Saved entries

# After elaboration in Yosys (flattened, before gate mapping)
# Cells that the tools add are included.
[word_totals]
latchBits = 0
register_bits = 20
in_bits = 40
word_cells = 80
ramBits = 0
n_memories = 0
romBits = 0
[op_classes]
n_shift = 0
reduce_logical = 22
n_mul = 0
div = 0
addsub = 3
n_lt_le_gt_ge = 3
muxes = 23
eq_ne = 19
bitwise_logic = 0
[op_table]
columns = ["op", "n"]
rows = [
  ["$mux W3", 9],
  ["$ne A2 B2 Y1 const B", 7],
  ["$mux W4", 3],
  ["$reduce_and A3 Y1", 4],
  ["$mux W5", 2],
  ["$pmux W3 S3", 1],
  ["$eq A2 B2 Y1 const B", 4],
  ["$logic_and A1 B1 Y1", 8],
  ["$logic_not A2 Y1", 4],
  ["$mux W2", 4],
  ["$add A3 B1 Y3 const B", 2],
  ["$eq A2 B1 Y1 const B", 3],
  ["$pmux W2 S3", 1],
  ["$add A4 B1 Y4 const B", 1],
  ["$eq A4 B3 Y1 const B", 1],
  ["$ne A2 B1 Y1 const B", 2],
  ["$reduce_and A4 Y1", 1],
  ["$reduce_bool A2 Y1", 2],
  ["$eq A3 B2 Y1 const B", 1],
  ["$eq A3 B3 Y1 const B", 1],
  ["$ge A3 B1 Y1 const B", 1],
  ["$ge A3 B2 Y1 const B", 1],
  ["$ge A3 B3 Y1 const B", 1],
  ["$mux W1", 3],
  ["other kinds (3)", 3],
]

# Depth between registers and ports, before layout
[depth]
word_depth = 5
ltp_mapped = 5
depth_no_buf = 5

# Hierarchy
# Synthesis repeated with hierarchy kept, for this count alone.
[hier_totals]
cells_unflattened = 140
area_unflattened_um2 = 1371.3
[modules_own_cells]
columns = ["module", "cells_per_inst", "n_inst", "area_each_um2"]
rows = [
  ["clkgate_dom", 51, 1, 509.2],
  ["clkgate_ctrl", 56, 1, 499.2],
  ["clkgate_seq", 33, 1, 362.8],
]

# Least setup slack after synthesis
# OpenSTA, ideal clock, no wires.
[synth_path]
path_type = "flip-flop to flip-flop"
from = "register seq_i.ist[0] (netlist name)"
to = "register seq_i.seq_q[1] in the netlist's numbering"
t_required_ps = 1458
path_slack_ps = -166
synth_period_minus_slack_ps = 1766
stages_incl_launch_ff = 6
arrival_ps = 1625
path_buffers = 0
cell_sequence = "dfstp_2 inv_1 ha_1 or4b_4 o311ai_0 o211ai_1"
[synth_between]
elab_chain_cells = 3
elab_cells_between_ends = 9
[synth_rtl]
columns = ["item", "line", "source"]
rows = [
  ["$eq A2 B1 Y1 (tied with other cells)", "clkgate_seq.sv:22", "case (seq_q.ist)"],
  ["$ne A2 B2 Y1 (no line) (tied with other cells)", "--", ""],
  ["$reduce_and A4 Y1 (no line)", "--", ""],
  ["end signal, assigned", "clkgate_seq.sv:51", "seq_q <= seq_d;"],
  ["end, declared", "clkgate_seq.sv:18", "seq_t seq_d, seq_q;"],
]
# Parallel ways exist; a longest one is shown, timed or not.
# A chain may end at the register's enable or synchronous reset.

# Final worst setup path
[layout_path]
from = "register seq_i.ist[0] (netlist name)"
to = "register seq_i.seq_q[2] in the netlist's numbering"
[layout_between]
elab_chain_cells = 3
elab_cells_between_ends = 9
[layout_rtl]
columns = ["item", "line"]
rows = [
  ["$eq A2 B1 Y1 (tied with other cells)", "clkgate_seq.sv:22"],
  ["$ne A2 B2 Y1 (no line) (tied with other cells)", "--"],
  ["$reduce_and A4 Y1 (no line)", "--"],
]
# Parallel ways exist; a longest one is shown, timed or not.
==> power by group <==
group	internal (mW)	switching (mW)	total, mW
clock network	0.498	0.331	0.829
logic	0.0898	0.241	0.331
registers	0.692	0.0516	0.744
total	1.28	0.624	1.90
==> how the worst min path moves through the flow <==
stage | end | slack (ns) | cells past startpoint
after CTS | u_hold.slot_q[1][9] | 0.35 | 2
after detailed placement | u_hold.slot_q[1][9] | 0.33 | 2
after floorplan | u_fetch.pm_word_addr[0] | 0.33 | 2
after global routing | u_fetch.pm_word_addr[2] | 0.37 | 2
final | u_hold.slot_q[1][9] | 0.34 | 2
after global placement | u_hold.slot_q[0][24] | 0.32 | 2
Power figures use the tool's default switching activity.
<file path="config.mk">
export PLATFORM = sky130hd
export DESIGN_NAME = emu_exc_ctl
export DESIGN_NICKNAME = d
export VERILOG_FILES = /design/src/rtl/emu_pkg.sv /design/src/rtl/emu_ctl.sv /design/src/rtl/emu_dp.sv /design/src/rtl/emu_exc_ctl.sv
export SDC_FILE = /design/constraint.sdc
export NUM_CORES = 1
export LEC_CHECK = 0
export BUFFER_PORTS_ARGS = -buffer_cell sky130_fd_sc_hd__clkbuf_2
export CAP_MARGIN = 0
export CORE_ASPECT_RATIO = 0.75
export CORE_MARGIN = 1
export CORE_UTILIZATION = 46
export DETAILED_ROUTE_END_ITERATION = 8
export GPL_ROUTABILITY_DRIVEN = 1
export PLACE_DENSITY = 0.85
export SYNTH_ARGS = -nofsm -noshare
export SYNTH_HDL_FRONTEND = slang
export SYNTH_SLANG_ARGS = --single-unit
</file>
<file path="constraint.sdc">
create_clock -name clk -period 3.13 [get_ports clk]
set_clock_uncertainty 0.05 [all_clocks]
set_input_delay 0.313 -clock clk [delete_from_list [all_inputs] [get_ports clk]]
set_output_delay 0.313 -clock clk [all_outputs]
set_load 0.05 [all_outputs]
</file>
--- src/rtl/dbg_cmp_pkg.sv ---
package dbg_cmp_pkg;

    // Watchpoint direction filter; bit 0 arms loads, bit 1 arms stores
    typedef enum logic [1:0] {
        WP_OFF = 2'b00,
        WP_RD  = 2'b01,
        WP_WR  = 2'b10,
        WP_RW  = 2'b11
    } wp_mode_e;

    function automatic logic wp_dir_ok(input wp_mode_e mode, input logic is_write);
        logic ok;
        case (mode)
            WP_RD:   ok = !is_write;
            WP_WR:   ok = is_write;
            WP_RW:   ok = 1'b1;
            default: ok = 1'b0;
        endcase
        return ok;
    endfunction

endpackage

--- src/rtl/dbg_bp_bank.sv ---
module dbg_bp_bank #(
    parameter int NUM = 4,
    parameter int AW  = 32,
    localparam int IW = (NUM > 1) ? $clog2(NUM) : 1
) (
    input  logic           clk,
    input  logic           rst_n,
    input  logic           wr_en,
    input  logic [IW-1:0]  wr_idx,
    input  logic [AW-1:0]  wr_addr,
    input  logic           pc_valid,
    input  logic [AW-1:0]  pc,
    output logic [NUM-1:0] hit,
    output logic [NUM-1:0] en
);

    typedef struct packed {
        logic [NUM-1:0]           en;
        logic [NUM-1:0][AW-3:0]   tag;
    } bp_state_t;

    bp_state_t st_d, st_q;

    // Byte-lane bits of the PC and bit 1 of the write data carry no meaning here
    logic lsb_unused;
    assign lsb_unused = ^{pc[1:0], wr_addr[1]};

    always_comb begin
        st_d = st_q;
        if (wr_en) begin
            st_d.en[wr_idx]  = wr_addr[0];
            st_d.tag[wr_idx] = wr_addr[0] ? wr_addr[AW-1:2] : '0;
        end
    end

    always_ff @(posedge clk) begin
        if (!rst_n) st_q <= '0;
        else        st_q <= st_d;
    end

    for (genvar g = 0; g < NUM; g++) begin : g_cmp
        assign hit[g] = pc_valid & st_q.en[g] & (pc[AW-1:2] == st_q.tag[g]);
    end

    assign en = st_q.en;

endmodule

--- src/rtl/dbg_wp_bank.sv ---
module dbg_wp_bank
    import dbg_cmp_pkg::*;
#(
    parameter int NUM = 4,
    parameter int AW  = 32,
    localparam int IW = (NUM > 1) ? $clog2(NUM) : 1
) (
    input  logic           clk,
    input  logic           rst_n,
    input  logic           wr_en,
    input  logic [IW-1:0]  wr_idx,
    input  logic [AW-1:0]  wr_addr,
    input  logic [1:0]     wr_mode,
    input  logic           acc_valid,
    input  logic [AW-1:0]  acc_addr,
    input  logic           acc_write,
    output logic [NUM-1:0] hit
);

    typedef struct packed {
        logic [NUM-1:0][1:0]    mode;
        logic [NUM-1:0][AW-1:0] addr;
    } wp_state_t;

    wp_state_t st_d, st_q;

    always_comb begin
        st_d = st_q;
        if (wr_en) begin
            st_d.mode[wr_idx] = wr_mode;
            st_d.addr[wr_idx] = (wp_mode_e'(wr_mode) == WP_OFF) ? '0 : wr_addr;
        end
    end

    always_ff @(posedge clk) begin
        if (!rst_n) st_q <= '0;
        else        st_q <= st_d;
    end

    for (genvar g = 0; g < NUM; g++) begin : g_cmp
        assign hit[g] = acc_valid
                      & (acc_addr == st_q.addr[g])
                      & wp_dir_ok(wp_mode_e'(st_q.mode[g]), acc_write);
    end

endmodule

--- src/rtl/dbg_prio_enc.sv ---
module dbg_prio_enc #(
    parameter int N = 4,
    localparam int IW = (N > 1) ? $clog2(N) : 1
) (
    input  logic [N-1:0]  vec,
    output logic          any,
    output logic [IW-1:0] idx
);

    always_comb begin
        idx = '0;
        for (int i = N - 1; i >= 0; i--) begin
            if (vec[i]) idx = IW'(i);
        end
        any = |vec;
    end

endmodule

--- src/rtl/dbg_match_unit.sv ---
module dbg_match_unit #(
    parameter int NUM_BP = 4,
    parameter int NUM_WP = 4,
    parameter int AW     = 32,
    localparam int BPW   = (NUM_BP > 1) ? $clog2(NUM_BP) : 1,
    localparam int WPW   = (NUM_WP > 1) ? $clog2(NUM_WP) : 1,
    localparam int CIW   = (BPW > WPW) ? BPW : WPW
) (
    input  logic           clk,
    input  logic           rst_n,
    input  logic           cfg_we,
    input  logic           cfg_wp,
    input  logic [CIW-1:0] cfg_idx,
    input  logic [AW-1:0]  cfg_addr,
    input  logic [1:0]     cfg_mode,
    input  logic           pc_valid,
    input  logic [AW-1:0]  pc,
    input  logic           acc_valid,
    input  logic [AW-1:0]  acc_addr,
    input  logic           acc_write,
    output logic           bp_req,
    output logic [BPW-1:0] bp_idx,
    output logic           wp_req,
    output logic [WPW-1:0] wp_idx,
    output logic           acc_commit
);

    logic [NUM_BP-1:0] bp_hit;
    logic [NUM_BP-1:0] bp_en;
    logic [NUM_WP-1:0] wp_hit;

    dbg_bp_bank #(.NUM(NUM_BP), .AW(AW)) u_bp_bank (
        .clk      (clk),
        .rst_n    (rst_n),
        .wr_en    (cfg_we & ~cfg_wp),
        .wr_idx   (BPW'(cfg_idx)),
        .wr_addr  (cfg_addr),
        .pc_valid (pc_valid),
        .pc       (pc),
        .hit      (bp_hit),
        .en       (bp_en)
    );

    dbg_wp_bank #(.NUM(NUM_WP), .AW(AW)) u_wp_bank (
        .clk       (clk),
        .rst_n     (rst_n),
        .wr_en     (cfg_we & cfg_wp),
        .wr_idx    (WPW'(cfg_idx)),
        .wr_addr   (cfg_addr),
        .wr_mode   (cfg_mode),
        .acc_valid (acc_valid),
        .acc_addr  (acc_addr),
        .acc_write (acc_write),
        .hit       (wp_hit)
    );

    dbg_prio_enc #(.N(NUM_BP)) u_bp_enc (
        .vec (bp_hit),
        .any (bp_req),
        .idx (bp_idx)
    );

    dbg_prio_enc #(.N(NUM_WP)) u_wp_enc (
        .vec (wp_hit),
        .any (wp_req),
        .idx (wp_idx)
    );

    // A matched access is held back in the same cycle it is seen
    assign acc_commit = acc_valid & ~wp_req;

endmodule

--- config.mk ---
export PLATFORM = sky130hd
export DESIGN_NAME = dbg_match_unit
export DESIGN_NICKNAME = d
export VERILOG_FILES = /design/src/rtl/dbg_cmp_pkg.sv /design/src/rtl/dbg_bp_bank.sv /design/src/rtl/dbg_wp_bank.sv /design/src/rtl/dbg_prio_enc.sv /design/src/rtl/dbg_match_unit.sv
export SDC_FILE = /design/constraint.sdc
export NUM_CORES = 1
export LEC_CHECK = 0
export BUFFER_PORTS_ARGS = -buffer_cell sky130_fd_sc_hd__buf_4
export CORE_ASPECT_RATIO = 0.6
export CORE_MARGIN = 5
export CORE_UTILIZATION = 55
export CTS_CLUSTER_SIZE = 30
export DETAILED_ROUTE_END_ITERATION = 6
export MAX_ROUTING_LAYER = met4
export PLACE_DENSITY = 0.74
export SLEW_MARGIN = 0
export SYNTH_ARGS = -nofsm -noshare
export SYNTH_HDL_FRONTEND = slang
export SYNTH_SLANG_ARGS = --single-unit
--- constraint.sdc ---
create_clock -name clk -period 3.6 [get_ports clk]
set_input_delay 0.18 -clock clk [delete_from_list [all_inputs] [get_ports clk]]
set_output_delay 0.18 -clock clk [all_outputs]
set_load 0.03 [all_outputs]
**Yosys cells after proc, flatten, opt, wreduce, memory -nomap -nowiden**

Index checks and enable logic that the tools add are counted.

- Order comparisons: 2
- Equality and inequality tests: 20
- Muxes and demuxes: 26
- Bitwise operators: 21
- Reduce and logical (&&, ||, !) cells: 5

Operator list:

| kind | number |
|---|---|
| 128-bit bitwise mux | 1 |
| 32-bit equality test | 4 |
| 120-bit bitwise mux | 1 |
| 30-bit equality test | 4 |
| 32-bit demux with 2-bit select | 1 |
| 32-bit 2-to-1 mux | 2 |
| 30-bit demux with 2-bit select | 1 |
| 30-bit 2-to-1 mux | 2 |
| 1-bit AND | 19 |
| 2-bit 2-to-1 mux | 9 |
| 2-bit equality test, second input constant | 8 |
| 1-bit case mux with 3 select lines | 4 |
| 8-bit bitwise mux | 1 |
| 2-bit by 1-bit equality test with 1-bit output, second input constant | 4 |
| 4-bit OR reduction | 2 |
| 4-bit bitwise mux | 1 |
| 2-bit demux with 2-bit select | 1 |
| 2-bit by 3-bit < comparator with 1-bit output, second input constant | 1 |
| 1-bit demux with 2-bit select | 1 |
| 2-bit by 1-bit >= comparator with 1-bit output, second input constant | 1 |
| 2-bit zero test | 1 |
| 1-bit NOT | 2 |
| 1-bit logical AND | 1 |
| 1-bit zero test | 1 |
| 1-bit 2-to-1 mux | 1 |

- Register bits: 260
- Input bits: 107
- Logic and storage cells: 87

**Logic depth before layout (Yosys ltp)**

- Depth in word-level cells: 7
- Gate-level depth with buffers: 7
- Mapped depth without buffers: 6

**Hierarchy**

From an unflattened synthesis, not the netlist that was laid out.

- Cells, all modules: 1548
- Area, all modules: 13067.5 um^2

Modules (own cells, without submodules):

| module | times used | cells an instance | area each (um^2) |
|---|---|---|---|
| dbg_wp_bank | 1 | 798 | 6809.0 |
| dbg_bp_bank | 1 | 733 | 6165.9 |
| dbg_prio_enc | 2 | 7 | 35.0 |
| dbg_match_unit | 1 | 3 | 22.5 |

**Worst setup path before layout**

No wires, ideal clock.

- Path type: reg-to-output
- Start point: register u_bp_bank.st_q[114] in the netlist's numbering
- End point: output bp_idx[0]
- Arrival time: 1.663 ns
- Slack: 1.757 ns
- Cell stages (with the launch flop): 7
- Path buffers: 0
- Path through: dfxtp_1 -> xor2_1 -> nor4_1 -> nand4_1 -> nor4_2 -> nand2b_1 -> a21oi_1

- Longest elaborated chain between the ends: 6

RTL lines:

| element | line | source |
|---|---|---|
| start, declared | dbg_bp_bank.sv:22 | `bp_state_t st_d, st_q;` |
| start signal, assigned | dbg_bp_bank.sv:38 | `else st_q <= st_d;` |
| 30-bit equality test | dbg_bp_bank.sv:42 | `assign hit[g] = pc_valid & st_q.en[g] & (pc[AW-1:2] == st_q.tag[g]);` |
| 1-bit AND | dbg_bp_bank.sv:42 |  |
| 2-bit 2-to-1 mux (4 in series) | dbg_prio_enc.sv:13 | `if (vec[i]) idx = IW'(i);` |
| end, declared | dbg_match_unit.sv:22 | `output logic [BPW-1:0] bp_idx,` |

No other way between the ends.

**Worst setup path in the final report**

- Start point: register u_wp_bank.st_q[92] in the netlist's numbering
- End point: output acc_commit

- Longest elaborated chain between the ends: 6

RTL lines:

| element | line | source |
|---|---|---|
| start, declared | dbg_wp_bank.sv:25 | `wp_state_t st_d, st_q;` |
| start signal, assigned | dbg_wp_bank.sv:37 | `else st_q <= st_d;` |
| 32-bit equality test | dbg_wp_bank.sv:42 | `& (acc_addr == st_q.addr[g])` |
| 1-bit AND | dbg_wp_bank.sv:42 |  |
| 1-bit AND | dbg_wp_bank.sv:43 | `& wp_dir_ok(wp_mode_e'(st_q.mode[g]), acc_write);` |
| 4-bit OR reduction | dbg_prio_enc.sv:15 | `any = \|vec;` |
| 1-bit NOT | dbg_match_unit.sv:70 | `assign acc_commit = acc_valid & ~wp_req;` |
| 1-bit AND | dbg_match_unit.sv:70 |  |
| end, declared | dbg_match_unit.sv:25 | `output logic acc_commit` |

No other way between the ends.

==> results.yml <==
yosys:
  netlist_area_um2: 13150
  synth_area_leader_cell: "dfxtp_1"
  synth_cell_types: 30
  seq_area_frac_synth_pct: 39.57
  syn_area_per_cell_um2: 8.231
  synth_top_area_share_pct: 39.57
  synth_edf_count: 0
  synth_fp_nets: 1705
  synthCells: 1598
  synth_flop_cell: "dfxtp_1"
  ys_ff_latch: 260
  synth_area_leaders: "dfxtp_1 40%, a21boi_0 13%, xnor2_1 11%"
  ys_warn_count: 0
  ys_async_sr_fraction_pct: 0
setup_path:
  setup.worst_path.start_class: "flop"
  crit_slowest_cell: "nor3_1"
  cpMostUsedCell: "nand4_1"
  rrSetupSlack_ns: 2.89
  critPathMaxStageDelay_ns: 0.54
  reg2regPathDepth: 2
  crit_path_end_kind: "output pin"
  rr_startpoint: "u_wp_bank.st_q[18]"
  cp_max_fo: 3
  worstPathRequired_ns: 3.42
  path_cells: "xnor2_1, nand4_1, nor3_1, nand4_1, nand4_1, nor2_1, buf_4"
  critPathArrivalTime_ns: 2.74
  crit_type: "flop to output pin"
  r2r-end: "u_wp_bank.st_q[18]"
floorplanning:
  dieArea_um2: 27210
  die_h_um: 129.8
  die_x_um: 209.6
  coreArea_um2: 23300
  initial_core_util_pct: 56.46
  std_cell_rows: 43
  num_io_pins: 114
cells_and_area:
  final_common_cell: "nand2_1"
  nets: 1715
  final_cell_mix: "283 x nand2_1, 260 x dfxtp_1, 256 x nand3_1, 225 x a21boi_0, 162 x xnor2_1"
  drive_above_1_share_pct: 11.43
  area_delta_synth_final_pct: 13.28
global_route:
  antenna_found_initial: 3
  grt_overflow: 0
  grt_pass1_vias: 11092
  grtUsageTotal_pct: 32.29
  grt_pass1_wl_mm: 66.37
  grt_max_degree: 152
clock_tree:
  clkTransAtPathRegs_ns: 0.07
  clockBufferDepth: 3
  cts_resized: 0
  cts_htree_levels: 1
  cts_setup_buffers: 0
  clock-root-buffer: "clkbuf_16"
  clock-sinks: 260
  hold_buffers: 20
  clk-insertion-delay-late_ns: 0.52
  cts_tree: "built"
  cts_buffers: 25
sta:
  rsz0062_at_grt: "false"
  worst_slack_ns: 0.6810
  skew_ns: 0
  final-max-slew-violation-count: 0
  hold_viol_final: 0
  min_period_over_period_pct: 81.08
  period_needed_ns: 2.919
  max_freq_mhz: 342.6
  finalSetupViolCount: 0
  tns_ns: 0
  max_slew_margin_pct: 31.88
  worst_slew_pin_slew_ns: 1.022
pwr:
  p_leak_nw: 4.977
  vdd_drop_max_mv: 0.3301
  p_seq_share_pct: 45.6
  switching_share_pct: 25.66
  p_int_mw: 4.807
  powerDensity_nw_per_um2: 434.0
  pwr-share-clk_pct: 42.8
  comb_power_share_pct: 11.6
  p_sw_mw: 1.659
placement:
  io_buffer_count: 111
  place_congestion: 0.9181
  place_hpwl_mm: 29.59
  place_ws_ns: 1.351
routing:
  firstDrtPassIters: 5
  drt-total-wl_mm: 43.40
  drc: 0
  drt_iter0_drc: 1478
  wl_per_cell_um: 22.31
  num_vias: 11780
  vias_per_cell: 6.057
  ant_nets: 0
min_path:
  min_to: "u_wp_bank.st_q[2]"
  hp-start: "cfg_addr[2]"
  whs_path_depth: 3
  hp-class: "input pin to flop"
run:
  cap_viol_max_count: 0
run_status:
  status: "complete, no violations"
[layout make-up]
class / instances / area (um2)
well taps: 315 / 394.1
clock buffers: 37 / 720.7
flip-flops and latches: 260 / 5205
inverters: 4 / 15.01
fillers: 2003 / 8397
repair buffers: 154 / 1210
clock inverters: 9 / 126.4
diodes: 3 / 7.507
multi-input cells: 1163 / 7221
[power by group through the flow]
| stage | clock network [mW] | registers [mW] | logic (mW) |
|---|---|---|---|
| 3_3_place_gp | 0 | 3.01 | 0.697 |
| 6_report | 2.77 | 2.95 | 0.751 |
| 5_1_grt | 2.91 | 2.95 | 0.788 |
| 3_5_place_dp | 0 | 3.01 | 0.704 |
| 4_1_cts | 2.78 | 2.95 | 0.725 |
| 2_1_floorplan | 0 | 3.01 | 0.424 |
[sequential cells by signal, indices dropped and copies added, names as in the netlist]
| register | cells |
|---|---|
| u_wp_bank.st_q | 136 |
| u_bp_bank.st_q | 120 |
| u_bp_bank.en | 4 |
[stage by stage]
step | util [%] | power, mW | area, um2 | instances | hold WS, ns
final | 63.96 | 6.466 | 14900 | 1945 | 0.01689
after global routing | 63.96 | 6.654 | 14900 | 1945 | 0.003927
after CTS | 63.92 | 6.450 | 14890 | 1942 | 0.0007391
after detailed placement | 59.43 | 3.718 | 13840 | 1876 | 0.4570
after global placement | 59.43 | 3.708 | 13840 | 1876 | 0.4477
after floorplan | - | 3.432 | 13150 | 1598 | 0.3249
[how the worst max path moves through the flow]
stage / startpoint / end / cells past startpoint / slack, ns
6_report: u_wp_bank.st_q[92] / acc_commit / 7 / 0.68
5_1_grt: u_bp_bank.st_q[50] / bp_req / 7 / 0.65
4_1_cts: u_wp_bank.st_q[92] / acc_commit / 7 / 0.80
3_5_place_dp: acc_addr[28] / acc_commit / 8 / 1.35
3_3_place_gp: acc_addr[28] / acc_commit / 8 / 1.39
2_1_floorplan: u_bp_bank.st_q[114] / bp_idx[0] / 6 / 1.76
[worst max-delay path, delay by kind of cell (launching register included)]
kind,cells,cell delay [ns]
flip-flops,1,0.32
XOR/XNOR,1,0.49
AND/OR/NAND/NOR,5,1.23
buffers and inverters,1,0.16
[routing by layer]
layer / track usage, % / vias up / part of all wire (%)
li1: - / 5370 / -
met1: 47.85 / 5673 / 44
met2: 43.33 / 680 / 40
met3: 10.07 / 57 / 14
met4: 5.637 / 0 / 1.7
met5: - / - / 0
[cell families after synthesis]
group,after synthesis,share of synthesized area [%]
AO/OA/AOI/OAI,266,15.14
XOR/XNOR,244,16.25
buffers and inverters,175,5.698
flip-flops,260,39.57
multiplexers,4,0.3139
AND/OR/NAND/NOR,649,23.03
[cell usage after synthesis (all sizes together) (6+ instances only)]
library cell  number
nor2              10
clkbuf           113
dfxtp            260
nand2            284
buf               58
nand4             48
xnor2            162
nor3               6
xor2              82
nor4              32
nand2b             8
nand3            256
a21boi           261
No activity file was read; power rests on OpenSTA's default activity.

◆ **WHAT YOU ARE ASKED TO DO**
Among the records above, a stretch begins at the line containing "[synth_between]" and ends at the line containing "stage | end". Restate that stretch word for word, and nothing else.

◆ **YOUR SOLUTION**
[synth_between]
elab_chain_cells = 3
elab_cells_between_ends = 9
[synth_rtl]
columns = ["item", "line", "source"]
rows = [
  ["$eq A2 B1 Y1 (tied with other cells)", "clkgate_seq.sv:22", "case (seq_q.ist)"],
  ["$ne A2 B2 Y1 (no line) (tied with other cells)", "--", ""],
  ["$reduce_and A4 Y1 (no line)", "--", ""],
  ["end signal, assigned", "clkgate_seq.sv:51", "seq_q <= seq_d;"],
  ["end, declared", "clkgate_seq.sv:18", "seq_t seq_d, seq_q;"],
]
# Parallel ways exist; a longest one is shown, timed or not.
# A chain may end at the register's enable or synchronous reset.

# Final worst setup path
[layout_path]
from = "register seq_i.ist[0] (netlist name)"
to = "register seq_i.seq_q[2] in the netlist's numbering"
[layout_between]
elab_chain_cells = 3
elab_cells_between_ends = 9
[layout_rtl]
columns = ["item", "line"]
rows = [
  ["$eq A2 B1 Y1 (tied with other cells)", "clkgate_seq.sv:22"],
  ["$ne A2 B2 Y1 (no line) (tied with other cells)", "--"],
  ["$reduce_and A4 Y1 (no line)", "--"],
]
# Parallel ways exist; a longest one is shown, timed or not.
==> power by group <==
group	internal (mW)	switching (mW)	total, mW
clock network	0.498	0.331	0.829
logic	0.0898	0.241	0.331
registers	0.692	0.0516	0.744
total	1.28	0.624	1.90
==> how the worst min path moves through the flow <==
stage | end | slack (ns) | cells past startpoint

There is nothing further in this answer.